» **Task objective**
The answer must restate every entry exactly as it appears.

» **Input data**
## src/design/phld_pkg.sv

```systemverilog
// package: shared types, constants and codes for the pose history loop detector
`timescale 1ns / 1ps
`default_nettype none

package phld_pkg;

   // fixed field widths
   localparam int COORD_BITS = 20;
   localparam int HEAD_W     = 12;
   localparam int ANG_W      = 12;
   localparam int CNT_OUT_W  = 11;
   localparam int MAG_W      = COORD_BITS + 1;
   localparam int D2_W       = 2 * MAG_W + 1;
   localparam int CSR_IDX_W  = 2;
   localparam int CSR_DATA_W = 20;

   localparam int PATH_DEPTH_DEF = 1024;

   // heading wrap
   localparam int FULL_TURN = 3600;
   localparam int HALF_TURN = 1800;

   // request codes
   localparam logic [1:0] REQ_ADD    = 2'd0;
   localparam logic [1:0] REQ_FORCE  = 2'd1;
   localparam logic [1:0] REQ_CHECK  = 2'd2;
   localparam logic [1:0] REQ_UNUSED = 2'd3;

   // register indexes
   localparam logic [CSR_IDX_W-1:0] CSR_MIN_SPACING = 2'd0;
   localparam logic [CSR_IDX_W-1:0] CSR_ANGLE_THR   = 2'd1;
   localparam logic [CSR_IDX_W-1:0] CSR_MAX_REACH   = 2'd2;
   localparam logic [CSR_IDX_W-1:0] CSR_LOOP_POINTS = 2'd3;

   // register reset values
   localparam logic [15:0] MIN_SPACING_RST = 16'd25;
   localparam logic [10:0] ANGLE_THR_RST   = 11'd300;
   localparam logic [19:0] MAX_REACH_RST   = 20'd50000;
   localparam logic [10:0] LOOP_POINTS_RST = 11'd12;

   typedef struct packed {
      logic [1:0]                   req_type;
      logic signed [COORD_BITS-1:0] pos_x;
      logic signed [COORD_BITS-1:0] pos_y;
      logic [HEAD_W-1:0]            heading;
   } req_pkt_type;

   typedef struct packed {
      logic                 point_added;
      logic                 loop_closed;
      logic [CNT_OUT_W-1:0] stored_count;
      logic [CNT_OUT_W-1:0] dropped_count;
   } rsp_pkt_type;

   typedef struct packed {
      logic signed [COORD_BITS-1:0] x;
      logic signed [COORD_BITS-1:0] y;
      logic [HEAD_W-1:0]            h;
   } entry_type;

   typedef struct packed {
      logic            valid;
      logic [D2_W-1:0] d2;
      logic [ANG_W-1:0] ang;
   } dist_res_type;

   typedef enum logic [1:0] {
      SK_IDLE,
      SK_SQRT,
      SK_DIV,
      SK_DONE
   } skip_state_type;

   typedef enum logic [3:0] {
      ST_IDLE,
      ST_PREP,
      ST_PRUNE_RD,
      ST_PRUNE_WAIT,
      ST_LAST_RD,
      ST_LAST_WAIT,
      ST_PUSH,
      ST_CUR_RD,
      ST_CUR_WAIT,
      ST_SCAN_RD,
      ST_SCAN_WAIT,
      ST_SKIP,
      ST_DONE
   } state_type;

endpackage

`default_nettype wire

```

## src/design/phld_dist.sv

```systemverilog
// squared distance and wrapped heading difference pipeline
`timescale 1ns / 1ps
`default_nettype none

module phld_dist
   import phld_pkg::*;
(
   input  wire logic                         clock,
   input  wire logic                         reset,
   input  wire logic                         start,
   input  wire entry_type                    ent,
   input  wire logic signed [COORD_BITS-1:0] ref_x,
   input  wire logic signed [COORD_BITS-1:0] ref_y,
   input  wire logic [HEAD_W-1:0]            ref_h,
   output dist_res_type                      res
);

   function automatic logic [ANG_W-1:0] ang_mag(input logic [HEAD_W-1:0] a,
                                                input logic [HEAD_W-1:0] b);
      logic signed [HEAD_W+1:0] d;
      logic signed [HEAD_W+1:0] m;
      d = $signed({2'b00, a}) - $signed({2'b00, b});
      m = d;
      if (d < 0) begin
         m = d + 14'(FULL_TURN);
         if (m < 0) begin
            m = m + 14'(FULL_TURN);
         end
      end else if (d >= 14'(FULL_TURN)) begin
         m = d - 14'(FULL_TURN);
      end
      if (m > 14'(HALF_TURN)) begin
         m = 14'(FULL_TURN) - m;
      end
      return m[ANG_W-1:0];
   endfunction

   logic             s1_valid_ff, s2_valid_ff, s3_valid_ff;
   logic [MAG_W-1:0] mag_x_ff, mag_y_ff;
   logic [ANG_W-1:0] ang1_ff, ang2_ff, ang3_ff;
   logic [2*MAG_W-1:0] sq_x_ff, sq_y_ff;
   logic [D2_W-1:0]  d2_ff;

   logic signed [MAG_W-1:0] dx_in, dy_in;
   logic [MAG_W-1:0]        mag_x_in, mag_y_in;

   always_comb begin
      dx_in    = MAG_W'(ent.x) - MAG_W'(ref_x);
      dy_in    = MAG_W'(ent.y) - MAG_W'(ref_y);
      mag_x_in = dx_in[MAG_W-1] ? MAG_W'(-dx_in) : MAG_W'(dx_in);
      mag_y_in = dy_in[MAG_W-1] ? MAG_W'(-dy_in) : MAG_W'(dy_in);
   end

   always_ff @(posedge clock) begin
      if (reset) begin
         s1_valid_ff <= 1'b0;
         s2_valid_ff <= 1'b0;
         s3_valid_ff <= 1'b0;
      end else begin
         s1_valid_ff <= start;
         s2_valid_ff <= s1_valid_ff;
         s3_valid_ff <= s2_valid_ff;
      end
      mag_x_ff <= mag_x_in;
      mag_y_ff <= mag_y_in;
      ang1_ff  <= ang_mag(ent.h, ref_h);
      sq_x_ff  <= mag_x_ff * mag_x_ff;
      sq_y_ff  <= mag_y_ff * mag_y_ff;
      ang2_ff  <= ang1_ff;
      d2_ff    <= D2_W'(sq_x_ff) + D2_W'(sq_y_ff);
      ang3_ff  <= ang2_ff;
   end

   assign res.valid = s3_valid_ff;
   assign res.d2    = d2_ff;
   assign res.ang   = ang3_ff;

endmodule

`default_nettype wire

```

» **Answer for this exercise**
## src/design/phld_pkg.sv

```systemverilog
// package: shared types, constants and codes for the pose history loop detector
`timescale 1ns / 1ps
`default_nettype none

package phld_pkg;

   // fixed field widths
   localparam int COORD_BITS = 20;
   localparam int HEAD_W     = 12;
   localparam int ANG_W      = 12;
   localparam int CNT_OUT_W  = 11;
   localparam int MAG_W      = COORD_BITS + 1;
   localparam int D2_W       = 2 * MAG_W + 1;
   localparam int CSR_IDX_W  = 2;
   localparam int CSR_DATA_W = 20;

   localparam int PATH_DEPTH_DEF = 1024;

   // heading wrap
   localparam int FULL_TURN = 3600;
   localparam int HALF_TURN = 1800;

   // request codes
   localparam logic [1:0] REQ_ADD    = 2'd0;
   localparam logic [1:0] REQ_FORCE  = 2'd1;
   localparam logic [1:0] REQ_CHECK  = 2'd2;
   localparam logic [1:0] REQ_UNUSED = 2'd3;

   // register indexes
   localparam logic [CSR_IDX_W-1:0] CSR_MIN_SPACING = 2'd0;
   localparam logic [CSR_IDX_W-1:0] CSR_ANGLE_THR   = 2'd1;
   localparam logic [CSR_IDX_W-1:0] CSR_MAX_REACH   = 2'd2;
   localparam logic [CSR_IDX_W-1:0] CSR_LOOP_POINTS = 2'd3;

   // register reset values
   localparam logic [15:0] MIN_SPACING_RST = 16'd25;
   localparam logic [10:0] ANGLE_THR_RST   = 11'd300;
   localparam logic [19:0] MAX_REACH_RST   = 20'd50000;
   localparam logic [10:0] LOOP_POINTS_RST = 11'd12;

   typedef struct packed {
      logic [1:0]                   req_type;
      logic signed [COORD_BITS-1:0] pos_x;
      logic signed [COORD_BITS-1:0] pos_y;
      logic [HEAD_W-1:0]            heading;
   } req_pkt_type;

   typedef struct packed {
      logic                 point_added;
      logic                 loop_closed;
      logic [CNT_OUT_W-1:0] stored_count;
      logic [CNT_OUT_W-1:0] dropped_count;
   } rsp_pkt_type;

   typedef struct packed {
      logic signed [COORD_BITS-1:0] x;
      logic signed [COORD_BITS-1:0] y;
      logic [HEAD_W-1:0]            h;
   } entry_type;

   typedef struct packed {
      logic            valid;
      logic [D2_W-1:0] d2;
      logic [ANG_W-1:0] ang;
   } dist_res_type;

   typedef enum logic [1:0] {
      SK_IDLE,
      SK_SQRT,
      SK_DIV,
      SK_DONE
   } skip_state_type;

   typedef enum logic [3:0] {
      ST_IDLE,
      ST_PREP,
      ST_PRUNE_RD,
      ST_PRUNE_WAIT,
      ST_LAST_RD,
      ST_LAST_WAIT,
      ST_PUSH,
      ST_CUR_RD,
      ST_CUR_WAIT,
      ST_SCAN_RD,
      ST_SCAN_WAIT,
      ST_SKIP,
      ST_DONE
   } state_type;

endpackage

`default_nettype wire

```

## src/design/phld_dist.sv

```systemverilog
// squared distance and wrapped heading difference pipeline
`timescale 1ns / 1ps
`default_nettype none

module phld_dist
   import phld_pkg::*;
(
   input  wire logic                         clock,
   input  wire logic                         reset,
   input  wire logic                         start,
   input  wire entry_type                    ent,
   input  wire logic signed [COORD_BITS-1:0] ref_x,
   input  wire logic signed [COORD_BITS-1:0] ref_y,
   input  wire logic [HEAD_W-1:0]            ref_h,
   output dist_res_type                      res
);

   function automatic logic [ANG_W-1:0] ang_mag(input logic [HEAD_W-1:0] a,
                                                input logic [HEAD_W-1:0] b);
      logic signed [HEAD_W+1:0] d;
      logic signed [HEAD_W+1:0] m;
      d = $signed({2'b00, a}) - $signed({2'b00, b});
      m = d;
      if (d < 0) begin
         m = d + 14'(FULL_TURN);
         if (m < 0) begin
            m = m + 14'(FULL_TURN);
         end
      end else if (d >= 14'(FULL_TURN)) begin
         m = d - 14'(FULL_TURN);
      end
      if (m > 14'(HALF_TURN)) begin
         m = 14'(FULL_TURN) - m;
      end
      return m[ANG_W-1:0];
   endfunction

   logic             s1_valid_ff, s2_valid_ff, s3_valid_ff;
   logic [MAG_W-1:0] mag_x_ff, mag_y_ff;
   logic [ANG_W-1:0] ang1_ff, ang2_ff, ang3_ff;
   logic [2*MAG_W-1:0] sq_x_ff, sq_y_ff;
   logic [D2_W-1:0]  d2_ff;

   logic signed [MAG_W-1:0] dx_in, dy_in;
   logic [MAG_W-1:0]        mag_x_in, mag_y_in;

   always_comb begin
      dx_in    = MAG_W'(ent.x) - MAG_W'(ref_x);
      dy_in    = MAG_W'(ent.y) - MAG_W'(ref_y);
      mag_x_in = dx_in[MAG_W-1] ? MAG_W'(-dx_in) : MAG_W'(dx_in);
      mag_y_in = dy_in[MAG_W-1] ? MAG_W'(-dy_in) : MAG_W'(dy_in);
   end

   always_ff @(posedge clock) begin
      if (reset) begin
         s1_valid_ff <= 1'b0;
         s2_valid_ff <= 1'b0;
         s3_valid_ff <= 1'b0;
      end else begin
         s1_valid_ff <= start;
         s2_valid_ff <= s1_valid_ff;
         s3_valid_ff <= s2_valid_ff;
      end
      mag_x_ff <= mag_x_in;
      mag_y_ff <= mag_y_in;
      ang1_ff  <= ang_mag(ent.h, ref_h);
      sq_x_ff  <= mag_x_ff * mag_x_ff;
      sq_y_ff  <= mag_y_ff * mag_y_ff;
      ang2_ff  <= ang1_ff;
      d2_ff    <= D2_W'(sq_x_ff) + D2_W'(sq_y_ff);
      ang3_ff  <= ang2_ff;
   end

   assign res.valid = s3_valid_ff;
   assign res.d2    = d2_ff;
   assign res.ang   = ang3_ff;

endmodule

`default_nettype wire

```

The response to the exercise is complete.